Your task: Transcribe all records exactly.

Information shown:
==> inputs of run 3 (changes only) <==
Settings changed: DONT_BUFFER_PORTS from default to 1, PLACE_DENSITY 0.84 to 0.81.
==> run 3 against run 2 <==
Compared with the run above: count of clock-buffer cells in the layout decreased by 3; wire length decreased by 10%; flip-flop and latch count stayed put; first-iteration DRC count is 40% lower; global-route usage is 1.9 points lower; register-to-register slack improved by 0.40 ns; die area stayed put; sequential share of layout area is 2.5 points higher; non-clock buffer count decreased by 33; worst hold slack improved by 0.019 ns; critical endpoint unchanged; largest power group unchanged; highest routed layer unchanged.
==> config.mk <==
export PLATFORM = sky130hd
export DESIGN_NAME = epf_stream_3x3
export DESIGN_NICKNAME = d
export VERILOG_FILES = /design/src/rtl/epf_stream_3x3.sv
export SDC_FILE = /design/constraint.sdc
export NUM_CORES = 2
export LEC_CHECK = 0
export CAP_MARGIN = 5
export CORE_ASPECT_RATIO = 0.6
export CORE_MARGIN = 5
export CORE_UTILIZATION = 40
export DETAILED_ROUTE_END_ITERATION = 16
export GPL_TIMING_DRIVEN = 0
export REMOVE_ABC_BUFFERS = 1
export SYNTH_ARGS = -nofsm -noshare
export SYNTH_HDL_FRONTEND = slang
export SYNTH_SLANG_ARGS = --single-unit
==> constraint.sdc <==
create_clock -name clk -period 47.1 [get_ports clk]
set_input_delay 4.71 -clock clk [delete_from_list [all_inputs] [get_ports clk]]
set_output_delay 4.71 -clock clk [all_outputs]
set_load 0.01 [all_outputs]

Output of the exercise:
==> inputs of run 3 (changes only) <==
Settings changed: DONT_BUFFER_PORTS from default to 1, PLACE_DENSITY 0.84 to 0.81.
==> run 3 against run 2 <==
Compared with the run above: count of clock-buffer cells in the layout decreased by 3; wire length decreased by 10%; flip-flop and latch count stayed put; first-iteration DRC count is 40% lower; global-route usage is 1.9 points lower; register-to-register slack improved by 0.40 ns; die area stayed put; sequential share of layout area is 2.5 points higher; non-clock buffer count decreased by 33; worst hold slack improved by 0.019 ns; critical endpoint unchanged; largest power group unchanged; highest routed layer unchanged.
==> config.mk <==
export PLATFORM = sky130hd
export DESIGN_NAME = epf_stream_3x3
export DESIGN_NICKNAME = d
export VERILOG_FILES = /design/src/rtl/epf_stream_3x3.sv
export SDC_FILE = /design/constraint.sdc
export NUM_CORES = 2
export LEC_CHECK = 0
export CAP_MARGIN = 5
export CORE_ASPECT_RATIO = 0.6
export CORE_MARGIN = 5
export CORE_UTILIZATION = 40
export DETAILED_ROUTE_END_ITERATION = 16
export GPL_TIMING_DRIVEN = 0
export REMOVE_ABC_BUFFERS = 1
export SYNTH_ARGS = -nofsm -noshare
export SYNTH_HDL_FRONTEND = slang
export SYNTH_SLANG_ARGS = --single-unit
==> constraint.sdc <==
create_clock -name clk -period 47.1 [get_ports clk]
set_input_delay 4.71 -clock clk [delete_from_list [all_inputs] [get_ports clk]]
set_output_delay 4.71 -clock clk [all_outputs]
set_load 0.01 [all_outputs]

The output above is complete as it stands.